The goal of this tutorial is to show how you can quickly create & edit a normal map without baking and without having to use Photoshop filters and gradient alone (which tend to give a volume-less, procedural, flat looking normal map). Some of you may know a lot of the basic's I am covering, but advanced game developers should get some helpful info here as well!
Have any comments or questions or feedback? Just reply to this posting and I'll get back to you!
Replies
Ughhhhh. This is a cool technique but I wouldn't rely on it too much.
Please don't do this if you have time to sculpt it on an actual high resolution mesh. If you don't have time then you should punch somebody square in the dick and tell them you need more time if you want any kind of quality to the art (and normals/AO)
Need to Frankenstein the shit out of an existing texture by putting a bunch of stitches on it? This technique is probably a decent solution, especially if you're just doing overlays of small details.
Ceebee, u are absolutely right about having time to sculpt on a real mesh, but when time is an issue, which happens in tight development cycles, and your not a fan or painting normal maps from scratch, then this is a viable option.

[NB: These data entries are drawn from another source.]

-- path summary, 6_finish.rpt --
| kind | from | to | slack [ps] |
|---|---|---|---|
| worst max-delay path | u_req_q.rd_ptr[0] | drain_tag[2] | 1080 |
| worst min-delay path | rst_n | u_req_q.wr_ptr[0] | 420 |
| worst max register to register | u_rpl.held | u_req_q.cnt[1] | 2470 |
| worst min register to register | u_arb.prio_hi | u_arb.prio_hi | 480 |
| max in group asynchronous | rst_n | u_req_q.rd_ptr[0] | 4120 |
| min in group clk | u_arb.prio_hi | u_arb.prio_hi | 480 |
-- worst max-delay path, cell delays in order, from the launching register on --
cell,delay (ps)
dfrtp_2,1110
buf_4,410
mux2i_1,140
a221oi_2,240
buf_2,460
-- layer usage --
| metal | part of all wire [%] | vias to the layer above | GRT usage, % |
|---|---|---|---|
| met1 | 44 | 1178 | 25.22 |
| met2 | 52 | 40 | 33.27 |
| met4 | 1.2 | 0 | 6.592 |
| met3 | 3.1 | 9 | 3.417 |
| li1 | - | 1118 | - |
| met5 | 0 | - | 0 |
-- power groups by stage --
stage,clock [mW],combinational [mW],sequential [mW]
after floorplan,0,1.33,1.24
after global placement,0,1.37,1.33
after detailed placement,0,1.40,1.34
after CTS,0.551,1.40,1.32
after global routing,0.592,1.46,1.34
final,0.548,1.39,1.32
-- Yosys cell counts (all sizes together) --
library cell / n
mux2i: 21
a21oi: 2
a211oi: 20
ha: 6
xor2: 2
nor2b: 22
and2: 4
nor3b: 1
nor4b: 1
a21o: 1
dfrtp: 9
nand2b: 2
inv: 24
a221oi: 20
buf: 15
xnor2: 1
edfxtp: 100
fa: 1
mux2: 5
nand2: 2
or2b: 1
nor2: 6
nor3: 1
--- config.mk ---
export PLATFORM = sky130hd
export DESIGN_NAME = excret_builder
export DESIGN_NICKNAME = d
export VERILOG_FILES = /design/src/rtl/excret_pkg.sv /design/src/rtl/excret_base.sv /design/src/rtl/excret_fixup.sv /design/src/rtl/excret_builder.sv
export SDC_FILE = /design/constraint.sdc
export NUM_CORES = 1
export LEC_CHECK = 0
export ABC_AREA = 1
export BUFFER_PORTS_ARGS = -buffer_cell sky130_fd_sc_hd__buf_2
export CAP_MARGIN = 30
export CORE_UTILIZATION = 30
export CTS_CLUSTER_DIAMETER = 150
export DETAILED_ROUTE_END_ITERATION = 10
export HOLD_SLACK_MARGIN = 0.06
export MAX_ROUTING_LAYER = met4
export PLACE_DENSITY = 0.51
export SKIP_CTS_REPAIR_TIMING = 1
export SLEW_MARGIN = 5
export SYNTH_ARGS = -nofsm -noshare
export SYNTH_HDL_FRONTEND = slang
export SYNTH_SLANG_ARGS = --single-unit
--- constraint.sdc ---
create_clock -name clk -period 1.5 [get_ports clk]
set_input_delay 0.15 -clock clk [delete_from_list [all_inputs] [get_ports clk]]
set_output_delay 0.15 -clock clk [all_outputs]
set_load 0.02 [all_outputs]
--- src/rtl/excret_pkg.sv ---
package excret_pkg;

  // Bit positions of the link value fields (behaviour depends on them).
  localparam int ES_BIT     = 0;
  localparam int ZERO_BIT   = 1;
  localparam int SPSEL_BIT  = 2;
  localparam int MODE_BIT   = 3;
  localparam int FTYPE_BIT  = 4;
  localparam int DCRS_BIT   = 5;
  localparam int S_BIT      = 6;
  localparam int PREFIX_LSB = 7;

  // Request context carried from the first stage to the second.
  typedef struct packed {
    logic tgt_secure;
    logic tail;
    logic spsel_s;
    logic spsel_ns;
    logic has_v8;
    logic has_sec;
  } entry_ctx_t;

endpackage

--- src/rtl/excret_base.sv ---
module excret_base
  import excret_pkg::*;
#(
  parameter int LINK_W = 32
) (
  input  logic              has_v8,
  input  logic              cur_secure,
  input  logic              in_thread,
  input  logic              spsel_ns,
  input  logic              tail,
  input  logic [LINK_W-1:0] link_in,
  output logic [LINK_W-1:0] base
);

  localparam int PREFIX_W = LINK_W - PREFIX_LSB;
  localparam logic [LINK_W-1:0] PREFIX = {{PREFIX_W{1'b1}}, {PREFIX_LSB{1'b0}}};

  // First phase: tail-chained entries reuse the previous value untouched.
  always_comb begin
    if (tail) begin
      base = link_in;
    end else begin
      base = PREFIX;
      base[FTYPE_BIT] = 1'b1;
      base[DCRS_BIT]  = 1'b1;
      base[MODE_BIT]  = in_thread;
      if (has_v8) begin
        // ES and SPSEL are settled by the second phase.
        base[S_BIT] = cur_secure;
      end else begin
        base[S_BIT]     = 1'b1;
        base[ES_BIT]    = 1'b1;
        base[SPSEL_BIT] = spsel_ns;
      end
    end
  end

endmodule

--- src/rtl/excret_fixup.sv ---
module excret_fixup
  import excret_pkg::*;
#(
  parameter int LINK_W = 32
) (
  input  entry_ctx_t        ctx,
  input  logic [LINK_W-1:0] base,
  output logic [LINK_W-1:0] link,
  output logic              push
);

  // Second phase, applied in a fixed order: callee-save flag first,
  // then the handler-state flag, then the stack-select bit.
  always_comb begin
    link = base;
    push = 1'b0;
    if (ctx.has_v8) begin
      if (ctx.has_sec && base[S_BIT]) begin
        if (ctx.tgt_secure) begin
          if (ctx.tail && !base[ES_BIT])
            link[DCRS_BIT] = 1'b0;
        end else begin
          push = base[DCRS_BIT] && !(ctx.tail && base[ES_BIT]);
          link[DCRS_BIT] = 1'b1;
        end
      end
      link[ES_BIT]    = ctx.tgt_secure || !ctx.has_sec;
      link[SPSEL_BIT] = ctx.tgt_secure ? ctx.spsel_s : ctx.spsel_ns;
    end
  end

endmodule

--- src/rtl/excret_builder.sv ---
module excret_builder
  import excret_pkg::*;
#(
  parameter int LINK_W = 32
) (
  input  logic              clk,
  input  logic              rst,
  input  logic              start,
  input  logic              cur_secure,
  input  logic              tgt_secure,
  input  logic              in_thread,
  input  logic              spsel_ns,
  input  logic              spsel_s,
  input  logic              tail_chain,
  input  logic [LINK_W-1:0] link_in,
  input  logic              has_v8,
  input  logic              has_sec,
  output logic [LINK_W-1:0] link_out,
  output logic              push_callee,
  output logic              done
);

  logic [LINK_W-1:0] base_c;
  logic [LINK_W-1:0] fix_c;
  logic              push_c;

  logic              s1_valid;
  logic [LINK_W-1:0] s1_base;
  entry_ctx_t        s1_ctx;
  entry_ctx_t        req_ctx;

  assign req_ctx = '{tgt_secure: tgt_secure, tail: tail_chain, spsel_s: spsel_s,
                     spsel_ns: spsel_ns, has_v8: has_v8, has_sec: has_sec};

  excret_base #(.LINK_W(LINK_W)) u_base (
    .has_v8     (has_v8),
    .cur_secure (cur_secure),
    .in_thread  (in_thread),
    .spsel_ns   (spsel_ns),
    .tail       (tail_chain),
    .link_in    (link_in),
    .base       (base_c)
  );

  // Stage 1: capture the first-phase value and the request context.
  always_ff @(posedge clk) begin
    if (rst) begin
      s1_valid <= 1'b0;
      s1_base  <= '0;
      s1_ctx   <= '0;
    end else begin
      s1_valid <= start;
      if (start) begin
        s1_base <= base_c;
        s1_ctx  <= req_ctx;
      end
    end
  end

  excret_fixup #(.LINK_W(LINK_W)) u_fix (
    .ctx  (s1_ctx),
    .base (s1_base),
    .link (fix_c),
    .push (push_c)
  );

  // Stage 2: registered outputs; the link value holds between results.
  always_ff @(posedge clk) begin
    if (rst) begin
      link_out    <= '0;
      push_callee <= 1'b0;
      done        <= 1'b0;
    end else begin
      done        <= s1_valid;
      push_callee <= s1_valid && push_c;
      if (s1_valid)
        link_out <= fix_c;
    end
  end

  // ---------------- assertions ----------------
  assert_push_only_on_done_R10: assert property (@(posedge clk) disable iff (rst)
    push_callee |-> done);

  assert_done_latency_R10: assert property (@(posedge clk) disable iff (rst)
    done |-> $past(start, 2));

  assert_link_hold_R10: assert property (@(posedge clk) disable iff (rst)
    !done |-> $stable(link_out));

  assert_push_marks_dcrs_R6: assert property (@(posedge clk) disable iff (rst)
    push_callee |-> (link_out[DCRS_BIT] && !link_out[ES_BIT]));

  assert_es_rule_R7: assert property (@(posedge clk) disable iff (rst)
    (done && $past(s1_ctx.has_v8)) |->
      (link_out[ES_BIT] == ($past(s1_ctx.tgt_secure) || !$past(s1_ctx.has_sec))));

  assert_secure_tail_dcrs_R5: assert property (@(posedge clk) disable iff (rst)
    (done && $past(s1_ctx.has_v8 && s1_ctx.has_sec && s1_ctx.tgt_secure && s1_ctx.tail
                   && s1_base[S_BIT] && !s1_base[ES_BIT])) |-> !link_out[DCRS_BIT]);

  assert_legacy_fresh_R3: assert property (@(posedge clk) disable iff (rst)
    (done && $past(!s1_ctx.has_v8 && !s1_ctx.tail)) |->
      (link_out[S_BIT] && link_out[ES_BIT] && link_out[DCRS_BIT] && !push_callee));

endmodule

# Yosys cells after proc, flatten, opt, wreduce, memory -nomap -nowiden
# Cells that the tools add are included.
dict set report word_totals {
  latchBits 0
  input_bits 43
  ramBits 0
  rom_bits 0
  regBits 73
  memories 0
  output_inout_bits 34
  word_cells 34
}
dict set report classes {
  n_shift 0
  magnitude_cmp 0
  n_mux 14
  bitwise_logic 0
  add_sub_neg 0
  eq_ne 0
  n_reduce_logical 9
  n_mul 0
  div_mod_pow 0
}
# op count
set op_table {}
lappend op_table {{$mux 32} 1}
lappend op_table {{$mux 1} 13}
lappend op_table {{$logic_and 1x1->1} 5}
lappend op_table {{$logic_not 1->1} 3}
lappend op_table {{$logic_or 1x1->1} 1}

# Depth between registers and ports, before layout
dict set report depth {
  word_depth 7
  depth_mapped 6
  ltp_nobuf 5
}

# Hierarchy
# A second synthesis with hierarchy kept.
dict set report unflattened {
  cells_unflattened 548
  hier_area_um2 3525.9
}
# module seq_area_each_um2 area_per_inst_um2 instances cells_each
set by_module_without_submodules {}
lappend by_module_without_submodules {excret_builder 1461.4 2957.8 1 453}
lappend by_module_without_submodules {excret_fixup 0.0 292.8 1 47}
lappend by_module_without_submodules {excret_base 0.0 275.3 1 48}

# Worst setup path before layout
# Ideal clock, no wire load.
dict set report synth_timing {
  kind {reg-to-reg}
  start {reg s1_valid}
  end {reg link_out[2]}
  path_buffers 1
  synth_period_minus_slack_ns 0.906
  slack_ns 0.594
  arrival_ns 0.784
  path_stages_with_launch 5
  setup_ns 0.122
  t_required_ns 1.378
  cell_sequence {dfxtp_1 inv_2 buf_2 a21oi_1 a21oi_1}
}
# element line
set synth_lines {}
lappend synth_lines {{start: declaration} excret_builder.sv:27} ;# logic s1_valid;
lappend synth_lines {{start signal: assignment} excret_builder.sv:52} ;# s1_valid <= start;
lappend synth_lines {{end signal: assignment} excret_builder.sv:77} ;# link_out <= fix_c;
lappend synth_lines {{end: declaration} excret_builder.sv:18} ;# output logic [LINK_W-1:0] link_out,

# Worst setup path after layout
dict set report layout_timing {
  start {reg s1_valid}
  end {reg push_callee}
}
dict set report layout_via {
  elab_chain_cells 1
}
# element line
set layout_rtl {}
lappend layout_rtl {{$logic_and 1x1->1} excret_builder.sv:75} ;# push_callee <= s1_valid && push_c;
lappend layout_rtl {{end signal: assignment} excret_builder.sv:75}
lappend layout_rtl {{end: declaration} excret_builder.sv:19} ;# output logic push_callee,
# Every way passes these cells.
# A chain may end at the register's enable or synchronous reset.

==> metrics.yaml <==
synthesis:
  synth_nets: 375
  synth-seq-cells: 73
  synth_top_cell_by_area: "dfxtp_1"
  ys_top_cells_by_count: "nor2_1, dfxtp_1, o21ai_0"
  synthDistinctLibCells: 19
  synth_edf_count: 0
  synth.top_cells.by_area: "dfxtp_1, nor2_1, o21ai_0, buf_6, nand2_1"
  synthArstFlopShare: 0
  avgSynthCellArea_sq_um: 7.94
  yosysSeqAreaShare: 0.555
  ys_warn_count: 0
  synth_most_common_cell: "nor2_1"
  synthFlopType: "dfxtp_1"
  syn_area_sq_um: 2640
  synth_top_area_frac: 0.555
  syn_inst: 332
global_route:
  grtUsageMet1: 0.191
  grt_max_degree: 41
  grt_overflow: 0
  antenna_found_initial: 0
  grt_busiest_layer: "met2"
  grtUsageMet3: 0.0577
  grt_pass1_wl_mm: 10.6
  grt_pass1_vias: 2280
  grt.total_usage: 0.157
  met2_usage: 0.246
setup_path:
  cpPeakStageDelay_ns: 0.43
  path_cells: "inv_2 -> nor2_1 -> nand3_1 -> nor2_1"
  crit_fanout: 31
  critPathKind: "flop to flop"
  cp.arrival_ns: 1.34
  reg2reg_depth: 4
  crit_path_start_kind: "flop"
  critPathRequiredTime_ns: 1.74
  cp_common_cell: "nor2_1"
  end_kind: "flop"
  crit_slowest_cell: "inv_2"
sta:
  finalClockSkew_ns: 0.00468
  post-route-min-period_ns: 1.10
  finalSetupTns_ns: 0
  setup_violations: 0
  worstMarginPinSlew_ns: 0.581
  fin_crit_sh: 0.735
  finalHoldViolCount: 0
  slew_headroom: 0.612
  fmax_mhz: 907
  rsz0062_at_grt: "false"
  finalMaxSlewViolations: 0
final_layout:
  drive_gt1_frac: 0.234
  multi_input_area_sq_um: 966
  ff_latch_area_sq_um: 1460
  fill_cells: 893
  nets: 474
  antenna_cells: 0
  area_growth_pct: 33.7
  postLayoutCellArea_sq_um: 3520
die:
  die-area_sq_um: 9160
  io_pins: 77
  fp.dieH_microns: 95.7
  core_region_area_sq_um: 8340
  row_count: 33
  floorplan.die.width_microns: 95.7
  start_util: 0.316
power_and_ir_drop:
  peakVddDrop_mv: 0.753
  p_per_area_nw_per_um2: 1200
  p_leak_nw: 1.68
placed_design:
  place_congestion: 0.758
  dp_hpwl_mm: 4.04
  portBuffers: 76
  placed_area_sq_um: 3030
route:
  route.vias.total: 2388
  drtPass1Iterations: 4
  ant_nets: 0
  drcViolationCount: 0
  wl_per_cell_microns: 11.8
  drt_iter0_markers: 59
  routed_via_density: 4.41
  routed_wirelength_mm: 6.39
clocking:
  cts-root-buf: "clkbuf_8"
  clock_sinks: 73
  cts_tree: "built"
  clockBufferDepth: 2
  cts_buffers: 9
  h-tree-depth: 3
  clk_latency_ns: 0.34
  clkTransAtPathRegs_ns: 0.07
hold_path:
  hold_depth: 3
  hp-class: "primary input to flop"
job:
  maxCapViolCount: 0
run_status:
  status: "finished, final reports clean"
-- metal layers --
| metal | vias to the layer above | wire [microns] |
|---|---|---|
| met5 | - | 0 |
| met4 | 0 | 65 |
| met3 | 6 | 314 |
| met2 | 56 | 2860 |
| met1 | 1064 | 3160 |
| li1 | 1262 | - |
-- registers in the layout, indices dropped and copies added (netlist names) --
signal,flops
link_out,32
s1_base,32
s1_ctx,6
done,1
push_callee,1
s1_valid,1
-- where the power goes --
| part | switching, mW | internal (mW) |
|---|---|---|
| combinational | 0.291 | 0.210 |
| clock | 0.703 | 0.901 |
| sequential | 0.0644 | 2.07 |
-- worst paths after layout --
check / startpoint / endpoint / slack (ns)
max: s1_valid$_SDFF_PP0_ / push_callee$_SDFF_PP0_ / 0.40
min: link_in[29] / s1_base[29]$_SDFFE_PP0P_ / 0.04
max reg2reg: s1_valid$_SDFF_PP0_ / push_callee$_SDFF_PP0_ / 0.40
min reg2reg: s1_ctx[2]$_SDFFE_PP0P_ / s1_ctx[2]$_SDFFE_PP0P_ / 0.47
-- logic make-up after synthesis --
| group | after synthesis | synth area share |
|---|---|---|
| and+or+nand+nor | 143 | 0.207 |
| AOI/OAI and AO/OA | 83 | 0.160 |
| DFF | 73 | 0.555 |
| buffers and inverters | 33 | 0.0788 |
-- layout make-up --
cell class / count / share of cell area
clock inverters: 4 / 0.0142
clock buffers: 12 / 0.0469
flip-flops and latches: 73 / 0.415
well taps: 105 / 0.0373
inverters: 11 / 0.0121
multi-input cells: 226 / 0.274
repair buffers: 110 / 0.200
-- critical path: cells and delay by family, from the launching register on --
kind / cells / cell delay [ns]
simple gates: 3 / 0.25
flops: 1 / 0.32
buf+inv: 1 / 0.43
-- cell usage in the layout (no fill, tap or decap) --
| master | instances |
|---|---|
| a21oi_1 | 12 |
| a31oi_1 | 2 |
| buf_2 | 76 |
| buf_4 | 6 |
| bufinv_16 | 1 |
| clkbuf_8 | 12 |
| clkinv_2 | 2 |
| clkinvlp_4 | 2 |
| dfxtp_1 | 73 |
| dlygate4sd3_1 | 28 |
| inv_1 | 8 |
| inv_2 | 2 |
| nand2_1 | 18 |
| nand2_2 | 1 |
| nand3_1 | 2 |
| nand4_1 | 1 |
| nor2_1 | 121 |
| o211ai_1 | 1 |
| o21ai_0 | 59 |
| o21ai_1 | 8 |
| o22ai_1 | 1 |
-- through the flow --
step,setup WS (ns),std cells,hold slack [ns],utilization,power (mW)
after detailed placement,0.371,497,0.378,0.363,2.63
after global routing,0.280,541,0.0610,0.422,4.48
final,0.398,541,0.0372,0.422,4.24
after floorplan,0.594,332,0.285,-,2.47
after CTS,0.367,513,0.0193,0.389,4.25
after global placement,0.414,497,0.373,0.363,2.63
(Power assumes the default switching activity.)
===== src/rtl/rstq_pkg.sv =====
package rstq_pkg;

  typedef struct packed {
    logic float_low;
    logic weak_pull;
  } pad_dir_t;

  function automatic int hold_clocks(input int clks_per_mcycle, input int mcycles);
    return clks_per_mcycle * mcycles;
  endfunction

  function automatic int cnt_bits(input int limit);
    return (limit < 2) ? 1 : $clog2(limit + 1);
  endfunction

  function automatic pad_dir_t pad_for(input logic emu);
    pad_dir_t d;
    d.float_low = emu;
    d.weak_pull = emu;
    return d;
  endfunction

endpackage


===== src/rtl/rstq_sync.sv =====
module rstq_sync #(
  parameter int W      = 4,
  parameter int STAGES = 2,
  parameter logic [W-1:0] RST_VAL = '0
) (
  input  logic         clk,
  input  logic         arst_n,
  input  logic [W-1:0] d,
  output logic [W-1:0] q
);
  logic [W-1:0] stage [STAGES];

  always_ff @(posedge clk or negedge arst_n) begin
    if (!arst_n) stage[0] <= RST_VAL;
    else         stage[0] <= d;
  end

  for (genvar i = 1; i < STAGES; i++) begin : g_stage
    always_ff @(posedge clk or negedge arst_n) begin
      if (!arst_n) stage[i] <= RST_VAL;
      else         stage[i] <= stage[i-1];
    end
  end

  assign q = stage[STAGES-1];
endmodule


===== src/rtl/rstq_qualify.sv =====
module rstq_qualify #(
  parameter int HOLD = 24
) (
  input  logic clk,
  input  logic arst_n,
  input  logic rst_s,
  output logic int_rst,
  output logic rel_evt
);
  localparam int CW = rstq_pkg::cnt_bits(HOLD);
  localparam logic [CW-1:0] LAST = CW'(HOLD - 1);

  logic [CW-1:0] cnt;
  logic          full;

  assign full    = (cnt == LAST);
  assign rel_evt = int_rst && !rst_s;

  always_ff @(posedge clk or negedge arst_n) begin
    if (!arst_n)     cnt <= '0;
    else if (!rst_s) cnt <= '0;
    else if (!full)  cnt <= cnt + 1'b1;
  end

  always_ff @(posedge clk or negedge arst_n) begin
    if (!arst_n) int_rst <= 1'b0;
    else         int_rst <= rst_s && (int_rst || full);
  end

  a_r1_rise_after_full_window: assert property (@(posedge clk) disable iff (!arst_n)
    $rose(int_rst) |-> $past(cnt) == LAST);
  a_r2_no_early_reset: assert property (@(posedge clk) disable iff (!arst_n)
    (!int_rst && cnt != LAST) |=> !int_rst);
  a_r3_count_restarts: assert property (@(posedge clk) disable iff (!arst_n)
    !rst_s |=> cnt == '0);
  a_r4_release_follows_pin: assert property (@(posedge clk) disable iff (!arst_n)
    !rst_s |=> !int_rst);
endmodule


===== src/rtl/rstq_emu.sv =====
module rstq_emu (
  input  logic clk,
  input  logic arst_n,
  input  logic int_rst,
  input  logic rel_evt,
  input  logic ale_s,
  input  logic psen_n_s,
  output logic emu_mode
);
  logic armed;
  logic arm_now;
  logic armed_eff;

  assign arm_now   = int_rst && !ale_s && psen_n_s;
  assign armed_eff = armed || arm_now;

  always_ff @(posedge clk or negedge arst_n) begin
    if (!arst_n)      armed <= 1'b0;
    else if (rel_evt) armed <= 1'b0;
    else if (int_rst) armed <= armed_eff;
    else              armed <= 1'b0;
  end

  always_ff @(posedge clk or negedge arst_n) begin
    if (!arst_n)      emu_mode <= 1'b0;
    else if (rel_evt) emu_mode <= armed_eff && !ale_s;
  end

  a_r5_enter_on_handshake: assert property (@(posedge clk) disable iff (!arst_n)
    (rel_evt && armed_eff && !ale_s) |=> emu_mode);
  a_r6_no_entry_unarmed: assert property (@(posedge clk) disable iff (!arst_n)
    (rel_evt && !armed_eff) |=> !emu_mode);
  a_r7_leave_on_normal_release: assert property (@(posedge clk) disable iff (!arst_n)
    (rel_evt && ale_s) |=> !emu_mode);
  a_r8_hold_between_releases: assert property (@(posedge clk) disable iff (!arst_n)
    !rel_evt |=> $stable(emu_mode));
endmodule


===== src/rtl/rstq_ea.sv =====
module rstq_ea (
  input  logic clk,
  input  logic arst_n,
  input  logic int_rst,
  input  logic lock_prog,
  input  logic ea_s,
  output logic ea_latched
);
  logic take;

  assign take = !lock_prog || int_rst;

  always_ff @(posedge clk or negedge arst_n) begin
    if (!arst_n)   ea_latched <= 1'b0;
    else if (take) ea_latched <= ea_s;
  end

  a_r9_frozen_when_locked: assert property (@(posedge clk) disable iff (!arst_n)
    (lock_prog && !int_rst) |=> $stable(ea_latched));
  a_r10_follows_when_open: assert property (@(posedge clk) disable iff (!arst_n)
    !lock_prog |=> ea_latched == $past(ea_s));
endmodule


===== src/rtl/rstq_top.sv =====
module rstq_top #(
  parameter int CLKS_PER_MCYCLE = 12,
  parameter int MCYCLES         = 2,
  parameter int SYNC_STAGES     = 2
) (
  input  logic clk,
  input  logic arst_n,
  input  logic rst_pin,
  input  logic ale_pin,
  input  logic psen_n_pin,
  input  logic ea_strap,
  input  logic lock_prog,
  output logic int_rst,
  output logic emu_mode,
  output logic float_low_port,
  output logic weak_pull_high,
  output logic ea_latched
);
  import rstq_pkg::*;

  localparam int HOLD = hold_clocks(CLKS_PER_MCYCLE, MCYCLES);
  // bit order: {ea, psen_n, ale, rst}; strobes idle high
  localparam logic [3:0] SYNC_RST = 4'b0110;

  logic [3:0] raw_v;
  logic [3:0] syn_v;
  logic       rst_s, ale_s, psen_n_s, ea_s;
  logic       rel_evt;
  pad_dir_t   pads;

  assign raw_v = {ea_strap, psen_n_pin, ale_pin, rst_pin};

  rstq_sync #(.W(4), .STAGES(SYNC_STAGES), .RST_VAL(SYNC_RST)) u_sync (
    .clk(clk), .arst_n(arst_n), .d(raw_v), .q(syn_v)
  );

  assign rst_s    = syn_v[0];
  assign ale_s    = syn_v[1];
  assign psen_n_s = syn_v[2];
  assign ea_s     = syn_v[3];

  rstq_qualify #(.HOLD(HOLD)) u_qual (
    .clk(clk), .arst_n(arst_n), .rst_s(rst_s), .int_rst(int_rst), .rel_evt(rel_evt)
  );

  rstq_emu u_emu (
    .clk(clk), .arst_n(arst_n), .int_rst(int_rst), .rel_evt(rel_evt),
    .ale_s(ale_s), .psen_n_s(psen_n_s), .emu_mode(emu_mode)
  );

  rstq_ea u_ea (
    .clk(clk), .arst_n(arst_n), .int_rst(int_rst), .lock_prog(lock_prog),
    .ea_s(ea_s), .ea_latched(ea_latched)
  );

  assign pads           = pad_for(emu_mode);
  assign float_low_port = pads.float_low;
  assign weak_pull_high = pads.weak_pull;

  always_comb begin
    a_r11_pads_track_mode: assert (float_low_port == emu_mode && weak_pull_high == emu_mode);
  end
endmodule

Not to mention, you need to download a specific Material for ZB for this to be shown 'correctly'? That's kinda risky, especially on some workstations, you can get a ZB fart and get the old material loaded instead of the new one.
I mean it doesn't look faster compared to what an afternoon or two will net you, complete with cage and baking included correctly for your final renderer.
I might as well say this, use NDo2 if you're going to do something like this, you will get both a previewer with the mesh, able to generate several maps, and have access to all the information needed in real-time.
The Average character on my project takes about 12-18 days to create. Sometimes a producer will ask you to take the existing geometry and quickly do a completely new design in 3 days. This technique is mainly meant to be used in these circumstances. Of course it is not meant to replace high poly modeling at all.
As for NDO2, I have it here and I use its conversion function all the time (for cavity, AO...), but I feel the painting normals aspect to be very stiff and procedural. Again that's just IMO, I would always rather sculpt it in Zbrush, and if my time budget doesn't allow for that, then I go to this technique which uses the same tools i would use normally to get great results at a 3rd of the time.
Hope that helps clarify. And thanks again for the feedback!
on a second note, you may be able to cut out a few steps by importing your lowpoly Uv'd mesh in to Zbrush, do "groups by UV", then using UV Master to create your flat layout.
If you subdivide before flattening, you should be able to switch back and forth between flattened and unflattened to review your details and fix the seams.
edit, and thanks for sharing!
And, sometimes existing unwrapping can no match with your goals. For instance, torso is divided into two UVs with different sculp, colour etc. But, you need the sculpt to be equal across the torso, to make it kinda single part. That can be complicated, no?